Some are saying fall is in the air. Frankly, I’ll believe it when I’m finally able to put away my collection of electric fans strategically place around my apartment. I’ve got so many one could say my interior decorating style is “early American fan.”

I’ve lived in Santa Monica for 41 years and I can’t remember a heat wave like the one we’ve experienced the past two months. For example, last week, while making notes for a column, drops of perspiration actually landed on the page. I’ve heard of “sweating a deadline” but this was ridiculous.

Mark Twain observed, “Everyone talks about the weather but no one does anything about it.” Does complaining count? My friends are so irritated with my griping they’re giving me the same look Kenny Rogers gets when he sings “The Gambler” in the GEICO Insurance commercial.

But some friends are enjoying the hot weather, especially beach goers. Take Daniel “Danny” Brookman who’s been surfing for over 50 years. A long time Venice resident with his wife and three boys, and with an office on Main Street in Santa Monica, Danny has been practicing law since 1972. He has represented thousands of clients, including the late drug guru, Dr. Timothy Leary, and actor Robert Downey, Jr.

But Danny’s primary focus is as an acknowledged expert in alcohol and drug related crimes, rehabilitation and intervention therapies. For those in legal trouble with drug and alcohol addiction his goal is to keep them out of the already overcrowded prison system and get them proper treatment to hopefully get their lives back on track. It’s serious and emotionally draining work for which surfing provides a much needed escape.

Personally Danny’s traveled extensively through Europe, Asia, Central and South America. Professionally he’s appeared in national magazines such as GQ, People and U.S. Weeklyand on TV, including the “Today Show.” (He also “appears” for coffee every morning at Starbucks, which is how we met.)

Surfing offers Danny balance. After frustrating days in court, surfing ties him to nature and fosters his concern for the environment.

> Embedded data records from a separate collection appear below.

<file path="src/rtl/cpu_isa_pkg.sv">
// ISA constants and shared types for the mini-CPU front end.
package cpu_isa_pkg;

   localparam int ADDR_W  = 16;
   localparam int INSTR_W = 28;
   localparam int OP_W    = 4;
   localparam int CNT_W   = 24;

   // Instruction field positions
   localparam int OP_MSB   = 27;
   localparam int OP_LSB   = 24;
   localparam int DEST_MSB = 23;
   localparam int DEST_LSB = 16;
   localparam int SRC1_MSB = 15;
   localparam int SRC1_LSB = 8;
   localparam int SRC0_MSB = 7;
   localparam int SRC0_LSB = 0;

   typedef enum logic [OP_W-1:0] {
      OP_NOP = 4'd0,
      OP_STO = 4'd1,
      OP_LCD = 4'd2,
      OP_ADD = 4'd3,
      OP_SUB = 4'd4,
      OP_BLE = 4'd5,
      OP_JMP = 4'd6
   } opcode_e;

   localparam logic [OP_W-1:0] NOP_OPCODE = OP_NOP;

   localparam logic [7:0] R0 = 8'd0;
   localparam logic [7:0] R1 = 8'd1;
   localparam logic [7:0] R2 = 8'd2;
   localparam logic [7:0] R3 = 8'd3;
   localparam logic [7:0] R4 = 8'd4;
   localparam logic [7:0] R5 = 8'd5;
   localparam logic [7:0] R6 = 8'd6;
   localparam logic [7:0] R7 = 8'd7;
   localparam logic [7:0] R8 = 8'd8;

   // Decoded view of one instruction word; imm overlays {src1, src0}
   typedef struct packed {
      logic [OP_W-1:0] op;
      logic [7:0]      dest;
      logic [7:0]      src1;
      logic [7:0]      src0;
   } instr_t;

   typedef enum logic {ST_RUN = 1'b0, ST_WAIT = 1'b1} fetch_state_e;

   function automatic logic is_nop(input logic [INSTR_W-1:0] instr);
      return instr[OP_MSB:OP_LSB] == NOP_OPCODE;
   endfunction

endpackage

</file>
<file path="src/rtl/instruction_fetch_unit_if.sv">
// Fetch-unit bus: ROM address/data plus execute-stage control and decoded outputs.
interface instruction_fetch_unit_if;
   import cpu_isa_pkg::*;

   logic [ADDR_W-1:0]  oAddress;
   logic [INSTR_W-1:0] iInstruction;
   logic               iStall;
   logic               iBranchTaken;
   logic [ADDR_W-1:0]  iBranchTarget;
   logic               oValid;
   logic [OP_W-1:0]    oOpcode;
   logic [7:0]         oDest;
   logic [7:0]         oSrc1;
   logic [7:0]         oSrc0;
   logic [15:0]        oImm;
   logic [ADDR_W-1:0]  oPC;
   logic               oBusy;

   // Fetch unit side
   modport master (
      output oAddress, oValid, oOpcode, oDest, oSrc1, oSrc0, oImm, oPC, oBusy,
      input  iInstruction, iStall, iBranchTaken, iBranchTarget
   );

   // ROM / execute side
   modport slave (
      input  oAddress, oValid, oOpcode, oDest, oSrc1, oSrc0, oImm, oPC, oBusy,
      output iInstruction, iStall, iBranchTaken, iBranchTarget
   );

endinterface

</file>
<file path="src/rtl/nop_delay_counter.sv">
// Loadable down-counter timing the idle edges of a NOP.
module nop_delay_counter
   import cpu_isa_pkg::*;
(
   input  logic             Clock,
   input  logic             Reset,
   input  logic             clear_i,
   input  logic             load_i,
   input  logic [CNT_W-1:0] load_val_i,
   input  logic             en_i,
   output logic             done_o
);

   logic [CNT_W-1:0] cnt_q, cnt_d;

   // Last idle edge is the one where the count reads 1
   assign done_o = en_i && (cnt_q == CNT_W'(1));

   // Next count: clear beats load beats decrement; holds when disabled (stall)
   always_comb begin
      cnt_d = cnt_q;
      if (clear_i)
         cnt_d = '0;
      else if (load_i)
         cnt_d = load_val_i;
      else if (en_i)
         cnt_d = done_o ? '0 : cnt_q - CNT_W'(1);
   end

   // Count register
   always_ff @(posedge Clock or negedge Reset) begin
      if (!Reset) cnt_q <= '0;
      else        cnt_q <= cnt_d;
   end

endmodule

</file>
<file path="src/rtl/instruction_fetch_unit.sv">
// Fetch/decode front end: drives ROM address from PC, registers decoded
// fields, runs NOPs as timed idle periods, honours stall and branch redirect.
module instruction_fetch_unit
   import cpu_isa_pkg::*;
(
   input  logic                      Clock,
   input  logic                      Reset,
   instruction_fetch_unit_if.master  bus
);

   fetch_state_e      state_q, state_d;
   logic [ADDR_W-1:0] pc_q, pc_d;
   logic [ADDR_W-1:0] opc_q, opc_d;
   logic              valid_q, valid_d;
   instr_t            fld_q, fld_d;

   logic              cnt_clr, cnt_load, cnt_en, cnt_done;
   logic [CNT_W-1:0]  nop_len;
   logic              fetched_nop;

   assign nop_len     = bus.iInstruction[CNT_W-1:0];
   assign fetched_nop = is_nop(bus.iInstruction);

   nop_delay_counter u_delay (
      .Clock      (Clock),
      .Reset      (Reset),
      .clear_i    (cnt_clr),
      .load_i     (cnt_load),
      .load_val_i (nop_len),
      .en_i       (cnt_en),
      .done_o     (cnt_done)
   );

   // Next state: branch wins over stall and WAIT; stall freezes everything
   always_comb begin
      state_d  = state_q;
      pc_d     = pc_q;
      opc_d    = opc_q;
      valid_d  = valid_q;
      fld_d    = fld_q;
      cnt_clr  = 1'b0;
      cnt_load = 1'b0;
      cnt_en   = 1'b0;
      if (bus.iBranchTaken) begin
         // Flushed slot: fields keep their last contents, only valid drops
         pc_d    = bus.iBranchTarget;
         valid_d = 1'b0;
         state_d = ST_RUN;
         cnt_clr = 1'b1;
      end else if (!bus.iStall) begin
         case (state_q)
            ST_RUN: begin
               fld_d   = instr_t'(bus.iInstruction);
               opc_d   = pc_q;
               pc_d    = pc_q + ADDR_W'(1);
               valid_d = !fetched_nop;
               // A zero-length NOP is just the single bubble of its own fetch
               if (fetched_nop && (nop_len != '0)) begin
                  cnt_load = 1'b1;
                  state_d  = ST_WAIT;
               end
            end
            ST_WAIT: begin
               valid_d = 1'b0;
               cnt_en  = 1'b1;
               if (cnt_done) state_d = ST_RUN;
            end
            default: state_d = ST_RUN;
         endcase
      end
   end

   // State and output registers
   always_ff @(posedge Clock or negedge Reset) begin
      if (!Reset) begin
         state_q <= ST_RUN;
         pc_q    <= '0;
         opc_q   <= '0;
         valid_q <= 1'b0;
         fld_q   <= '0;
      end else begin
         state_q <= state_d;
         pc_q    <= pc_d;
         opc_q   <= opc_d;
         valid_q <= valid_d;
         fld_q   <= fld_d;
      end
   end

   assign bus.oAddress = pc_q;
   assign bus.oValid   = valid_q;
   assign bus.oOpcode  = fld_q.op;
   assign bus.oDest    = fld_q.dest;
   assign bus.oSrc1    = fld_q.src1;
   assign bus.oSrc0    = fld_q.src0;
   assign bus.oImm     = {fld_q.src1, fld_q.src0};
   assign bus.oPC      = opc_q;
   assign bus.oBusy    = (state_q == ST_WAIT);

endmodule

</file>
<file path="src/flat_wrapper.sv">
// flat-port wrapper written by rule: the top's interface ports become plain ports
module instruction_fetch_unit_flat import cpu_isa_pkg::*;
  (Clock, Reset, bus_oAddress, bus_oValid, bus_oOpcode, bus_oDest, bus_oSrc1, bus_oSrc0, bus_oImm, bus_oPC, bus_oBusy, bus_iInstruction, bus_iStall, bus_iBranchTaken, bus_iBranchTarget);
  instruction_fetch_unit_if bus_i ();
  input  logic Clock;
  input  logic Reset;
  output wire logic [$bits(bus_i.oAddress)-1:0] bus_oAddress;
  output wire logic [$bits(bus_i.oValid)-1:0] bus_oValid;
  output wire logic [$bits(bus_i.oOpcode)-1:0] bus_oOpcode;
  output wire logic [$bits(bus_i.oDest)-1:0] bus_oDest;
  output wire logic [$bits(bus_i.oSrc1)-1:0] bus_oSrc1;
  output wire logic [$bits(bus_i.oSrc0)-1:0] bus_oSrc0;
  output wire logic [$bits(bus_i.oImm)-1:0] bus_oImm;
  output wire logic [$bits(bus_i.oPC)-1:0] bus_oPC;
  output wire logic [$bits(bus_i.oBusy)-1:0] bus_oBusy;
  input wire logic [$bits(bus_i.iInstruction)-1:0] bus_iInstruction;
  input wire logic [$bits(bus_i.iStall)-1:0] bus_iStall;
  input wire logic [$bits(bus_i.iBranchTaken)-1:0] bus_iBranchTaken;
  input wire logic [$bits(bus_i.iBranchTarget)-1:0] bus_iBranchTarget;
  assign bus_oAddress = bus_i.oAddress;
  assign bus_oValid = bus_i.oValid;
  assign bus_oOpcode = bus_i.oOpcode;
  assign bus_oDest = bus_i.oDest;
  assign bus_oSrc1 = bus_i.oSrc1;
  assign bus_oSrc0 = bus_i.oSrc0;
  assign bus_oImm = bus_i.oImm;
  assign bus_oPC = bus_i.oPC;
  assign bus_oBusy = bus_i.oBusy;
  assign bus_i.iInstruction = bus_iInstruction;
  assign bus_i.iStall = bus_iStall;
  assign bus_i.iBranchTaken = bus_iBranchTaken;
  assign bus_i.iBranchTarget = bus_iBranchTarget;
  instruction_fetch_unit u_core (.Clock(Clock), .Reset(Reset), .bus(bus_i));
endmodule
</file>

While surfing in Venice a few years ago, Danny helped save two swimmers from drowning. In his work, he’s also been fortunate in saving many clients from the ravages of drug and alcohol addiction. It long ago became obvious to Danny that at the root of much crime (i.e. drunk driving, domestic violence, etc.) are issues of substance abuse.

Addiction and abuse affects an entire universe of the individual. Family members, friends, jobs – are all impacted. And the truth is, just about everybody has a parent, child, sibling or friend who’s experienced addiction.

Danny notes that fortunately our court system has finally begun to recognize drug usage as a social and medical issue rather than just a legal one. In many areas of criminal law, rehabilitation, intervention and counseling have begun to replace incarceration.

And politically there’s a reform groundswell brewing. As a country we seemingly can’t agree on anything, but sentencing reform is getting support from both sides of the aisle. And with good reason.

While the U.S. accounts for 5 percent of the world’s population, it accounts for 25 percent of the world’s prisoners. We have more people in prisons than China. We have more prisons than universities and, in some states, more prisoners than college students.

In the U.S.,we spend $80 billion a year on mass incarceration. And a substantial percentage of inmates are in prison for non-violent crimes connected to addiction.

Senators Rand Paul (R-KY) and Cory Booker (D-NJ), at opposite ends on the political spectrum, are teaming up to reform sentencing guidelines. To his credit, President Clinton criticized his own 1994 Crime Bill. “We wound up putting so many people in prison that there wasn’t enough money left to educate them.”

As Danny notes, substance abuse reaches across all strata of society, rich and poor, privileged or not. But, he’s ever inspired by the adage that to save a life is to save the universe.

And I’m ever inspired, if fall is really here, that I can finally put my collection of fans into my storage locker. Ah, to be able to write a column by hopefully filling it with humor instead of sweat.